Like the dry as dust modern art we see everywhere, if you complain you're bored it's because you "don't get it". No and I don't want to get it, see it, or hear it - thank you.
I want these Emperor's New Clothes about as much as Jeremy Paxman wants a pair of Marks & Spencer underpants. It's French farces and Joe Orton for me all the way.
And maybe a bit of Alan Bennett. If he's in a naughty mood.
The lack of publicity on this play, may I venture to suggest, is because as soon as things started going better than they had been over there our anti-American media seem to have lost a lot of interest in Iraq. It doesn't really suit them to have stories about Iraqis turning on al-Qaeda (who are the people who've been doing all the killing since Saddam disappeared) because that doesn't fit the cant we've been fed for the last three to four years.
We seemed to move from hearing about Iraq as a whole to the top and the Kurdish problem. We had a little spate of stories about how Turkey might invade because instead that would help to show America in a bad light and then after that petered out, not very much these days.

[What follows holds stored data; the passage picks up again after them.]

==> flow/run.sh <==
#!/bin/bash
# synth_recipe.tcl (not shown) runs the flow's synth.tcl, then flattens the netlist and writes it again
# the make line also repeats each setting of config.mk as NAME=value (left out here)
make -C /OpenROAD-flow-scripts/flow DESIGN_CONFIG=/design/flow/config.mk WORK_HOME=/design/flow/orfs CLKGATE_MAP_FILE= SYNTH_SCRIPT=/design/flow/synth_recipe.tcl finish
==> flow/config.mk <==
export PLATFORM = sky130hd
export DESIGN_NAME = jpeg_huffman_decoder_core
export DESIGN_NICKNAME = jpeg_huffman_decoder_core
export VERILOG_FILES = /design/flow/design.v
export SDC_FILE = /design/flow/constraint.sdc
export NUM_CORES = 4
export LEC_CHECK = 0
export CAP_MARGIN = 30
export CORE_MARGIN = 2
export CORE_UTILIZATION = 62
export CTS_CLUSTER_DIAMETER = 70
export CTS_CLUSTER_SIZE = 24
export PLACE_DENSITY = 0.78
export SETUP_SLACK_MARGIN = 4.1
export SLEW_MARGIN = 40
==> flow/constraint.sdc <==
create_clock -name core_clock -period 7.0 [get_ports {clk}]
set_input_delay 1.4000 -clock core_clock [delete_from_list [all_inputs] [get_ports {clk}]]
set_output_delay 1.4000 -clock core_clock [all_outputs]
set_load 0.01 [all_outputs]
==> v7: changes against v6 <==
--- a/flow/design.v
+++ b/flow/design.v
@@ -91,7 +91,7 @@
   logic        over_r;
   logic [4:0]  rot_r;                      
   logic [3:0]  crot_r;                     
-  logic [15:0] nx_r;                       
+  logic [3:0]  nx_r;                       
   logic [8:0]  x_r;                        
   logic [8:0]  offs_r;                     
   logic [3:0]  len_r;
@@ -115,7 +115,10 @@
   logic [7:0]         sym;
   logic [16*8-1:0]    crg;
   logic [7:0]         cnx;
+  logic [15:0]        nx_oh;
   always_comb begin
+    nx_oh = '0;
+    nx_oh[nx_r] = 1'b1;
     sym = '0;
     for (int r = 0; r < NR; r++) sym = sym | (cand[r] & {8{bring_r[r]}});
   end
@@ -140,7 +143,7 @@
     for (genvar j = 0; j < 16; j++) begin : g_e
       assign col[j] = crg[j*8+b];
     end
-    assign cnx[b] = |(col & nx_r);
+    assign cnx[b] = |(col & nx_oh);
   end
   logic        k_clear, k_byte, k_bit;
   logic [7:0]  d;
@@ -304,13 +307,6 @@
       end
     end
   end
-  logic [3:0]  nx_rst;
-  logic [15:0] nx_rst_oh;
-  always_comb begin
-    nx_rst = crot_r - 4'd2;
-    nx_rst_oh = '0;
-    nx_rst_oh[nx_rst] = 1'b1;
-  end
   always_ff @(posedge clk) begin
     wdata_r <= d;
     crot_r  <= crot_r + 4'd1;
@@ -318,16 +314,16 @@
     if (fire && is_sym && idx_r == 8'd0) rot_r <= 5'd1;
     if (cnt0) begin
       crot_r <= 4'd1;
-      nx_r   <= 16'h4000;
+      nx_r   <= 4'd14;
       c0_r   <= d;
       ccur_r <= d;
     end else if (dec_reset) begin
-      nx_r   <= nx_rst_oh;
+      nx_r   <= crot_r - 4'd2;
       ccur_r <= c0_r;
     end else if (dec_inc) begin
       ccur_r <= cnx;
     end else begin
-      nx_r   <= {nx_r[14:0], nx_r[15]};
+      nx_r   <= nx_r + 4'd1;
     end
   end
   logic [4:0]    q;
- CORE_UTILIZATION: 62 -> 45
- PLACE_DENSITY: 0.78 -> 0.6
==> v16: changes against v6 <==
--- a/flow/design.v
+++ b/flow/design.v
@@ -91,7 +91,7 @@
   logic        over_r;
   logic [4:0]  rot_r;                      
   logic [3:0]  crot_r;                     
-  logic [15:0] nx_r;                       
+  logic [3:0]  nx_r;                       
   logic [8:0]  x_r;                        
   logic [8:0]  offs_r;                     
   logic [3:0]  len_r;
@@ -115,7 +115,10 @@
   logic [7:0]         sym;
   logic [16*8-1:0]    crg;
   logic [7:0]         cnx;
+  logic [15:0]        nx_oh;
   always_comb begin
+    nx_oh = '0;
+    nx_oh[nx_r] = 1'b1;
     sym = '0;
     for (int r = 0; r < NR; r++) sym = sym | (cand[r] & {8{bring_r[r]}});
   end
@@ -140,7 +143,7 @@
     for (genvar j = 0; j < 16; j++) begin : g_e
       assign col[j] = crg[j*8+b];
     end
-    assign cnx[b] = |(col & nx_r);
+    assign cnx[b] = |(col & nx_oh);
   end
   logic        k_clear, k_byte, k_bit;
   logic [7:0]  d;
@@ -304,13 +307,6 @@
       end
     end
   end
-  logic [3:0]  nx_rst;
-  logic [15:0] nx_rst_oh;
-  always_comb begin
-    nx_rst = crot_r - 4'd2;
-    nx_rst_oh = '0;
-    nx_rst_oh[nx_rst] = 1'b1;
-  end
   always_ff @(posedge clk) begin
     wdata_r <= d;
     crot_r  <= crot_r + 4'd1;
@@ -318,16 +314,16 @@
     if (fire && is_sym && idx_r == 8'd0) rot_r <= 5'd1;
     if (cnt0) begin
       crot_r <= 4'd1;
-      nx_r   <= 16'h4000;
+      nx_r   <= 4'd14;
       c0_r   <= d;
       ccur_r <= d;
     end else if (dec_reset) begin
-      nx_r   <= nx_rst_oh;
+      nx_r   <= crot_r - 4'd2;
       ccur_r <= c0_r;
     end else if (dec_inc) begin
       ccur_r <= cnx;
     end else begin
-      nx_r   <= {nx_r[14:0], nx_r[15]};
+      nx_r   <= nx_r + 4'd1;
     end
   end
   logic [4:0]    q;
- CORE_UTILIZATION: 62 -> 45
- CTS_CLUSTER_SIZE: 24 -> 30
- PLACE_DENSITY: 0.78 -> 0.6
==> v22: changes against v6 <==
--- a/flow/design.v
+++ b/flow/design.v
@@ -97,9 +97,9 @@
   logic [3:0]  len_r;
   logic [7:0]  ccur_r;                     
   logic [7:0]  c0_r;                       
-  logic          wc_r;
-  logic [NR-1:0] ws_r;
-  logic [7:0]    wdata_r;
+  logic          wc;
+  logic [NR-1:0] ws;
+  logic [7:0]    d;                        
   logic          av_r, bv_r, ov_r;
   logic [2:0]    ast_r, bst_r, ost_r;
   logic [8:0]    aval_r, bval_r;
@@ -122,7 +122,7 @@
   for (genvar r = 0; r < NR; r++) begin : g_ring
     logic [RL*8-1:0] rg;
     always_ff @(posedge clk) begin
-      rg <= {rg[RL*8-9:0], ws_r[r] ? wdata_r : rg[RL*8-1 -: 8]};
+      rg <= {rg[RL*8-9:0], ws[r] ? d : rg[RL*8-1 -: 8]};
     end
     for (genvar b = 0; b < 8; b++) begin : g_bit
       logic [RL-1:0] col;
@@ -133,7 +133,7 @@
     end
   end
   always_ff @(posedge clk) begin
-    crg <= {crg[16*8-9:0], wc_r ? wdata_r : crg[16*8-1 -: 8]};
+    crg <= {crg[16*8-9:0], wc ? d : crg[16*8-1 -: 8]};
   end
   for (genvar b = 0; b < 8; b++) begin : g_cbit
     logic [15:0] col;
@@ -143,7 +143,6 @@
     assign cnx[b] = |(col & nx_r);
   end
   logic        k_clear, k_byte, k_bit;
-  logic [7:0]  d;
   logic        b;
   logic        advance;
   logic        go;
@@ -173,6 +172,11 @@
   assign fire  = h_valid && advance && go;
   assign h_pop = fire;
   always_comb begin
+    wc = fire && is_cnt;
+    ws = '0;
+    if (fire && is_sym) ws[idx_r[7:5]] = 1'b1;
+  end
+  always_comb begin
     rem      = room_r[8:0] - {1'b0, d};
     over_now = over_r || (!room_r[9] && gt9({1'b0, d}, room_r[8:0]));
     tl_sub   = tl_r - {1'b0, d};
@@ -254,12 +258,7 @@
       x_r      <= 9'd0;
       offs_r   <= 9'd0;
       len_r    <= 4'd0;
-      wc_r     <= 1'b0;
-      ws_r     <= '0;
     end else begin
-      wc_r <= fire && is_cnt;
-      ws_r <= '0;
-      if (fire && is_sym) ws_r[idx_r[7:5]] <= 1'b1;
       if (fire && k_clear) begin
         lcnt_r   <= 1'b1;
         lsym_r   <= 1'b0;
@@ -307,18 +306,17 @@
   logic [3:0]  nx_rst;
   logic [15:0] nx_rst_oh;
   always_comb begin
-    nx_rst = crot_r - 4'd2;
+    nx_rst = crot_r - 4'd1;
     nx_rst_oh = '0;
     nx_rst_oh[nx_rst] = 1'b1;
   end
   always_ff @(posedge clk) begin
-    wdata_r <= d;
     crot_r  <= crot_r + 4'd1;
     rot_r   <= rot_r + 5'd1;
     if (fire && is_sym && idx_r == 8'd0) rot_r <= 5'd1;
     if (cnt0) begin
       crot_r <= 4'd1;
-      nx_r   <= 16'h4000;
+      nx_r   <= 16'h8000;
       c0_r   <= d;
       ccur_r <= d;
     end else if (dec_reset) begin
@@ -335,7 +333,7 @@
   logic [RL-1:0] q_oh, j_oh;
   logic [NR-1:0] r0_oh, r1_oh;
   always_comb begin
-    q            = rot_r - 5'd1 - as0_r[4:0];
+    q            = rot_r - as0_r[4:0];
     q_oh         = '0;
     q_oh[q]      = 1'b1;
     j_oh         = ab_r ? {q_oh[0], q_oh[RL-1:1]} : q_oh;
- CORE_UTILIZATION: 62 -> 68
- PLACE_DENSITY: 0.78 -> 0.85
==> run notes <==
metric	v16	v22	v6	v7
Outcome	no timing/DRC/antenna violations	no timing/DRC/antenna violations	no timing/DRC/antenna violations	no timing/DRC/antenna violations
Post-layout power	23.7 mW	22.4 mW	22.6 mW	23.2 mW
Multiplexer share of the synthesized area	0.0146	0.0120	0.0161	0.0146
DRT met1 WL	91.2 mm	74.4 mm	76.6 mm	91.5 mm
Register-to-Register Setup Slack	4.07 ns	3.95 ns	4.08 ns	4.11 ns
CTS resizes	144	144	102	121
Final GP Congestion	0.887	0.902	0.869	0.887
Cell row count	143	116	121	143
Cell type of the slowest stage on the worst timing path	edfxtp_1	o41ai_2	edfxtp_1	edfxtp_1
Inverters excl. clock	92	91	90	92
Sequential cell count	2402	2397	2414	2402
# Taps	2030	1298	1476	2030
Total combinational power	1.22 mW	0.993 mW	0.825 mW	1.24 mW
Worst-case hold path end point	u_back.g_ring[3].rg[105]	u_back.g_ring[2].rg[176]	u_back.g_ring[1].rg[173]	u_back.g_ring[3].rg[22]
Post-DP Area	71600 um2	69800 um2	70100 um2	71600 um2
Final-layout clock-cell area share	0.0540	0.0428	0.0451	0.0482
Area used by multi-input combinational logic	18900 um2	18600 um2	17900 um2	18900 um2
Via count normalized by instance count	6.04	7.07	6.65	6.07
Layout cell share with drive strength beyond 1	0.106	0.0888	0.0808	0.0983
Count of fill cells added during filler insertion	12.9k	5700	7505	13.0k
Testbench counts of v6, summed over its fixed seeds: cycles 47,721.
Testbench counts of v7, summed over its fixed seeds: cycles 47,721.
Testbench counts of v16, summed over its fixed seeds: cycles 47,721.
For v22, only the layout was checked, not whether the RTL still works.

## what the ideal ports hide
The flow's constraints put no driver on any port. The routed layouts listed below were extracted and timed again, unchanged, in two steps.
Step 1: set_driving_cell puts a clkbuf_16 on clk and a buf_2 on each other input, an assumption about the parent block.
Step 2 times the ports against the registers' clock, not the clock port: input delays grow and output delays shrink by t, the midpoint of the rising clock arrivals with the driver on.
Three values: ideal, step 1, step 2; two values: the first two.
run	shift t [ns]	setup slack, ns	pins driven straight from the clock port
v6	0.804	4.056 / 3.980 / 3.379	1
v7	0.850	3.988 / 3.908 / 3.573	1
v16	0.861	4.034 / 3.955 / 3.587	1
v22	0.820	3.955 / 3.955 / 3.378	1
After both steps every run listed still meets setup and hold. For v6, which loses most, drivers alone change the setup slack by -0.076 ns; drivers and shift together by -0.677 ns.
Background: an optimization exercise with open tools, aiming at small area. Do not read the settings as production practice. Where RTL was checked, it was by simulation tests only, not by an equivalence proof against the original.

==> inputs of v16 <==
==> flow/design.v <==
`default_nettype none
module param_data_mem_bit (
  input  logic we,
  input  logic we_n,
  input  logic wdata,
  input  logic q,
  output logic d
);
  assign d = ~((we_n | wdata) & (we | q));
endmodule
module param_data_mem_rd3 (
  input  logic s0, d0,
  input  logic s1, d1,
  input  logic s2, d2,
  output logic y_n
);
  assign y_n = ~((s0 & d0) | (s1 & d1) | (s2 & d2));
endmodule
module param_data_mem #(
  parameter int DATA_W = 32,
  parameter int ADDR_W = 8,
  parameter int DEPTH  = 200
) (
  input  logic                  clk,
  input  logic                  rst_n,
  input  logic                  req,
  input  logic                  r_w,
  input  logic [ADDR_W-1:0]     address_bus,
  input  logic [DATA_W-1:0]     data_in,
  input  logic [DATA_W/8-1:0]   byte_en,
  output logic                  ready,
  output logic [DATA_W-1:0]     data_out,
  output logic                  rd_valid,
  output logic                  err
);
  localparam int BE_W  = DATA_W / 8;
  localparam int NLO   = 16;                        
  localparam int NHI   = (DEPTH + NLO - 1) / NLO;   
  localparam int HI_W  = ADDR_W - 4;
  localparam int NRD   = (DEPTH + 2) / 3;           
  localparam int NSEL  = 3 * NRD;
  logic                r_ready;
  logic                r_phase;
  logic [DATA_W-1:0]   r_data_out;
  logic                r_rd_valid;
  logic                r_err;
  logic                w_clear;
  logic                w_accept;
  logic                w_in_range;
  logic [DATA_W-1:0]   w_wdata;       
  logic [NHI-1:0]      w_hi;          
  logic [NLO*BE_W-1:0] w_lo;          
  logic [NSEL-1:0]     w_rsel;        
  logic [DATA_W-1:0]   w_rdata;       
  assign w_clear    = ~r_ready;
  assign w_accept   = req & r_ready;
  assign w_in_range = ({1'b0, address_bus} < (ADDR_W + 1)'(DEPTH));
  assign w_wdata    = {DATA_W{r_phase}} ^ (data_in & {DATA_W{~w_clear}});
  always_comb begin
    for (int i = 0; i < NHI; i++)
      w_hi[i] = w_clear | (w_accept & r_w & (address_bus[ADDR_W-1:4] == HI_W'(i)));
    for (int j = 0; j < NLO; j++)
      for (int b = 0; b < BE_W; b++)
        w_lo[j*BE_W+b] = w_clear | ((address_bus[3:0] == 4'(j)) & byte_en[b]);
    for (int w = 0; w < NSEL; w++)
      w_rsel[w] = (w < DEPTH) && (address_bus == ADDR_W'(w));
  end
  logic [DATA_W-1:0] w_q [NSEL];
  for (genvar w = 0; w < NSEL; w++) begin : g_word
    if (w < DEPTH) begin : g_mem
      logic [DATA_W-1:0] q;
      logic [DATA_W-1:0] d;
      for (genvar b = 0; b < BE_W; b++) begin : g_byte
        logic we, we_n;
        assign we   = w_hi[w / NLO] & w_lo[(w % NLO)*BE_W + b];
        assign we_n = ~we;
        for (genvar k = 0; k < 8; k++) begin : g_bit
          param_data_mem_bit u_bit (
            .we    (we),
            .we_n  (we_n),
            .wdata (w_wdata[8*b+k]),
            .q     (q[8*b+k]),
            .d     (d[8*b+k])
          );
        end
      end
      always_ff @(posedge clk) begin
        q <= d;
      end
      assign w_q[w] = q;
    end else begin : g_none
      assign w_q[w] = '0;
    end
  end
  for (genvar b = 0; b < DATA_W; b++) begin : g_rd
    logic [NRD-1:0] t_n;
    for (genvar k = 0; k < NRD; k++) begin : g_grp
      param_data_mem_rd3 u_rd (
        .s0 (w_rsel[3*k]),   .d0 (w_q[3*k][b]),
        .s1 (w_rsel[3*k+1]), .d1 (w_q[3*k+1][b]),
        .s2 (w_rsel[3*k+2]), .d2 (w_q[3*k+2][b]),
        .y_n(t_n[k])
      );
    end
    assign w_rdata[b] = ~&t_n;
  end
  always_ff @(posedge clk or negedge rst_n) begin
    if (!rst_n) begin
      r_ready    <= 1'b0;
      r_phase    <= 1'b0;
      r_rd_valid <= 1'b0;
      r_err      <= 1'b0;
    end else begin
      r_ready    <= 1'b1;
      r_phase    <= ~r_phase;
      r_rd_valid <= w_accept & ~r_w;
      r_err      <= w_accept & ~w_in_range;
    end
  end
  always_ff @(posedge clk) begin
    r_data_out <= w_rdata ^ {DATA_W{r_phase & w_in_range}};
  end
  assign ready    = r_ready;
  assign data_out = r_data_out;
  assign rd_valid = r_rd_valid;
  assign err      = r_err;
endmodule
`default_nettype wire
==> flow/run.sh <==
#!/bin/bash
# synth_recipe.tcl (not shown) runs the flow's synth.tcl, then flattens the netlist and writes it again
# the make line also repeats each setting of config.mk as NAME=value (left out here)
make -C /OpenROAD-flow-scripts/flow DESIGN_CONFIG=/design/flow/config.mk WORK_HOME=/design/flow/orfs CLKGATE_MAP_FILE= SYNTH_SCRIPT=/design/flow/synth_recipe.tcl finish
==> flow/config.mk <==
export PLATFORM = sky130hd
export DESIGN_NAME = param_data_mem
export DESIGN_NICKNAME = param_data_mem
export VERILOG_FILES = /design/flow/design.v
export SDC_FILE = /design/flow/constraint.sdc
export NUM_CORES = 4
export LEC_CHECK = 0
export CAP_MARGIN = 20
export CELL_PAD_IN_SITES_DETAIL_PLACEMENT = 1
export CELL_PAD_IN_SITES_GLOBAL_PLACEMENT = 1
export CORE_MARGIN = 2
export CORE_UTILIZATION = 35
export CTS_BUF_LIST = sky130_fd_sc_hd__clkbuf_16
export CTS_CLUSTER_DIAMETER = 70
export CTS_CLUSTER_SIZE = 30
export PLACE_DENSITY = 0.42
export SLEW_MARGIN = 20
export SYNTH_HIERARCHICAL = 1
export SYNTH_MEMORY_MAX_BITS = 8192
==> flow/constraint.sdc <==
create_clock -name core_clock -period 5.0 [get_ports {clk}]
set_input_delay 1.0000 -clock core_clock [delete_from_list [all_inputs] [get_ports {clk}]]
set_output_delay 1.0000 -clock core_clock [all_outputs]
set_load 0.01 [all_outputs]
==> v1: changes against v16 <==
==> flow/design.v (replaced) <==
`default_nettype none
module param_data_mem #(
  parameter int DATA_W = 32,
  parameter int ADDR_W = 8,
  parameter int DEPTH  = 200
) (
  input  logic                  clk,
  input  logic                  rst_n,
  input  logic                  req,
  input  logic                  r_w,
  input  logic [ADDR_W-1:0]     address_bus,
  input  logic [DATA_W-1:0]     data_in,
  input  logic [DATA_W/8-1:0]   byte_en,
  output logic                  ready,
  output logic [DATA_W-1:0]     data_out,
  output logic                  rd_valid,
  output logic                  err
);
  localparam int BE_W = DATA_W / 8;
  localparam int NLO  = 16;                        
  localparam int NHI  = (DEPTH + NLO - 1) / NLO;   
  localparam int HI_W = ADDR_W - 4;
  logic                r_ready;
  logic                r_phase;
  logic [DATA_W-1:0]   r_data_out;
  logic                r_rd_valid;
  logic                r_err;
  logic                r_wb_vld;      
  logic                r_wb_vld_n;    
  logic [ADDR_W-1:0]   r_wb_addr;
  logic [ADDR_W-1:0]   r_wb_addr_n;   
  logic [BE_W-1:0]     r_wb_be;
  logic [BE_W-1:0]     r_wb_be_n;     
  logic [DATA_W-1:0]   r_wb_data;
  logic                w_clear;
  logic                w_accept;
  logic                w_in_range;
  logic                w_fwd;
  logic [DATA_W-1:0]   w_wdata;       
  logic [NHI-1:0]      w_hi_p, w_hi_n;
  logic [NLO*BE_W-1:0] w_lo_p, w_lo_n;
  logic [DATA_W-1:0]   w_rdata;       
  logic [DATA_W-1:0]   w_rword;
  assign w_clear    = ~r_ready;
  assign w_accept   = req & r_ready;
  assign w_in_range = ({1'b0, address_bus} < (ADDR_W + 1)'(DEPTH));
  assign w_wdata    = {DATA_W{r_phase}} ^ (r_wb_data & {DATA_W{~w_clear}});
  always_comb begin
    for (int i = 0; i < NHI; i++) begin
      w_hi_p[i] = w_clear | (r_wb_vld & (r_wb_addr[ADDR_W-1:4] == HI_W'(i)));
      w_hi_n[i] = w_clear | (~r_wb_vld_n & (~r_wb_addr_n[ADDR_W-1:4] == HI_W'(i)));
    end
    for (int j = 0; j < NLO; j++)
      for (int b = 0; b < BE_W; b++) begin
        w_lo_p[j*BE_W+b] = w_clear | ((r_wb_addr[3:0] == 4'(j)) & r_wb_be[b]);
        w_lo_n[j*BE_W+b] = w_clear | ((~r_wb_addr_n[3:0] == 4'(j)) & ~r_wb_be_n[b]);
      end
  end
  logic [DATA_W-1:0] w_rd_terms [DEPTH];
  for (genvar w = 0; w < DEPTH; w++) begin : g_word
    logic [DATA_W-1:0] q;
    logic              rsel;
    for (genvar b = 0; b < BE_W; b++) begin : g_byte
      logic we, we_n;
      assign we   = w_hi_p[w / NLO] & w_lo_p[(w % NLO)*BE_W + b];
      assign we_n = ~(w_hi_n[w / NLO] & w_lo_n[(w % NLO)*BE_W + b]);
      always_ff @(posedge clk) begin
        q[8*b +: 8] <= ~(({8{we_n}} | w_wdata[8*b +: 8]) & ({8{we}} | q[8*b +: 8]));
      end
    end
    assign rsel          = (address_bus == ADDR_W'(w));
    assign w_rd_terms[w] = q & {DATA_W{rsel}};
  end
  always_comb begin
    w_rdata = '0;
    for (int w = 0; w < DEPTH; w++) w_rdata = w_rdata | w_rd_terms[w];
  end
  assign w_fwd = r_wb_vld & (r_wb_addr == address_bus) & w_in_range;
  always_comb begin
    w_rword = w_rdata ^ {DATA_W{r_phase & w_in_range}};
    for (int b = 0; b < BE_W; b++)
      if (w_fwd & r_wb_be[b]) w_rword[8*b +: 8] = r_wb_data[8*b +: 8];
  end
  always_ff @(posedge clk or negedge rst_n) begin
    if (!rst_n) begin
      r_ready    <= 1'b0;
      r_phase    <= 1'b0;
      r_rd_valid <= 1'b0;
      r_err      <= 1'b0;
      r_wb_vld   <= 1'b0;
      r_wb_vld_n <= 1'b1;
    end else begin
      r_ready    <= 1'b1;
      r_phase    <= ~r_phase;
      r_rd_valid <= w_accept & ~r_w;
      r_err      <= w_accept & ~w_in_range;
      r_wb_vld   <= w_accept & r_w;
      r_wb_vld_n <= ~(w_accept & r_w);
    end
  end
  always_ff @(posedge clk) begin
    r_wb_addr   <= address_bus;
    r_wb_addr_n <= ~address_bus;
    r_wb_be     <= byte_en;
    r_wb_be_n   <= ~byte_en;
    r_wb_data   <= data_in;
    r_data_out  <= w_rword;
  end
  assign ready    = r_ready;
  assign data_out = r_data_out;
  assign rd_valid = r_rd_valid;
  assign err      = r_err;
endmodule
`default_nettype wire
==> flow/config.mk (replaced) <==
export PLATFORM = sky130hd
export DESIGN_NAME = param_data_mem
export DESIGN_NICKNAME = param_data_mem
export VERILOG_FILES = /design/flow/design.v
export SDC_FILE = /design/flow/constraint.sdc
export NUM_CORES = 4
export LEC_CHECK = 0
export CAP_MARGIN = 10
export CORE_MARGIN = 2
export CORE_UTILIZATION = 60
export SLEW_MARGIN = 10
export SYNTH_MEMORY_MAX_BITS = 8192
==> results.txt <==
- In v1 the synthesized cell count is larger than in v16, by about 24%.
- v1 stopped in global routing, error GRT-0116. v16 ran to the end with no violations.
- In v16 the synthesized area is smaller than in v1, by 8.8%.
No functional check of the RTL was part of v1.

re-timing with driven ports:
The results above use ideal ports. As a check the final layout listed here was re-extracted and re-timed, cells and wires unchanged.
Step 1: set_driving_cell puts a clkbuf_16 on clk and a buf_2 on each other input, an assumption about the parent block.
Step 2 also shifts input and output timing later by t, the mid clock arrival at the registers, as if the neighbouring blocks saw the same clock.
Three values: ideal ports, drivers, drivers and shift; two values: the first two.
run: v16
t (ns): 1.260
setup WS [ns]: 0.110 / 0.177 / -1.083
hold WS [ns]: 0.048 / -0.036 / 0.449
worst slew at a driven data input, ns: 0.08
With both steps, setup timing fails in v16, where it was met with ideal ports. The setup slack of v16 moves by +0.067 ns with the drivers and by -1.193 ns with both steps.
Context: an optimization exercise on an open-source flow, tuned for small area, a short achievable clock period and few clock cycles per item. The choices shown serve that exercise and are no tape-out recipe.
In this exercise RTL edits were held to simulation tests only and were not proved equivalent to the original.

==> 05-09 <==
==> flow/design.v <==
package mavg_pkg;
    localparam int WINDOW_MAX  = 32;
    localparam int SAMPLE_BITS = 16;
    localparam int SLOT_BITS   = $clog2(WINDOW_MAX);        
    localparam int SUM_BITS    = SAMPLE_BITS + SLOT_BITS;   
    localparam int CFG_BITS    = 6;
    localparam logic [SLOT_BITS-1:0] WKK_RESET = SLOT_BITS'(4);
endpackage
module mavg_sub7 (
    input  logic [6:0] t,
    input  logic [6:0] x,
    output logic       ge,      
    output logic [4:0] d        
);
    logic [6:0] g, p;
    logic [6:0] c;      
    assign g = t & ~x;
    assign p = ~(t ^ x);
    logic g10, p10, g32, p32, g30, p30, g54, p54, g64;
    assign g10 = g[1] | (p[1] & g[0]);
    assign p10 = p[1] & p[0];
    assign g32 = g[3] | (p[3] & g[2]);
    assign p32 = p[3] & p[2];
    assign g30 = g32 | (p32 & g10);
    assign p30 = p32 & p10;
    assign g54 = g[5] | (p[5] & g[4]);
    assign p54 = p[5] & p[4];
    assign c[0] = 1'b0;
    assign c[1] = g[0];
    assign c[2] = g10;
    assign c[3] = g[2] | (p[2] & g10);
    assign c[4] = g30;
    assign c[5] = g[4] | (p[4] & g30);
    assign c[6] = g54 | (p54 & g30);
    assign ge   = g[6] | (p[6] & c[6]);
    assign d    = p[4:0] ^ c[4:0];
endmodule
module mavg_div_step4 (
    input  logic [4:0]  rem_i,    
    input  logic [15:0] d_i,      
    input  logic [4:0]  kk,       
    input  logic [6:0]  k3m,      
    output logic [4:0]  rem_o,
    output logic [15:0] d_o
);
    logic [6:0] t;
    logic       ge1, ge2, ge3;
    logic [4:0] d1, d2, d3;
    logic [1:0] q;
    assign t = {rem_i, d_i[15:14]};
    mavg_sub7 u1 (.t(t), .x({2'b00, kk}),       .ge(ge1), .d(d1));
    mavg_sub7 u2 (.t(t), .x({1'b0, kk, 1'b1}),  .ge(ge2), .d(d2));
    mavg_sub7 u3 (.t(t), .x(k3m),               .ge(ge3), .d(d3));
    assign q[1] = ge2;
    assign q[0] = ge3 | (ge1 & ~ge2);
    assign rem_o = ({5{ge3}} & d3)
                 | ({5{ge2 & ~ge3}} & d2)
                 | ({5{ge1 & ~ge2}} & d1)
                 | ({5{~ge1}} & t[4:0]);
    assign d_o   = {d_i[13:0], q};
endmodule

It just wouldn't do would it to have too much of a spotlight on Iraqis saying they're sick of being bombed to bits by al-Qaeda, because there's nothing anti-Bush about that. Well, let's hope al-Qaeda don't bomb any London theatres during this run (I seem to be bag checked every time I go into one these days), especially not this one. I don't know if my sides would hold out at the irony. Chin, chin.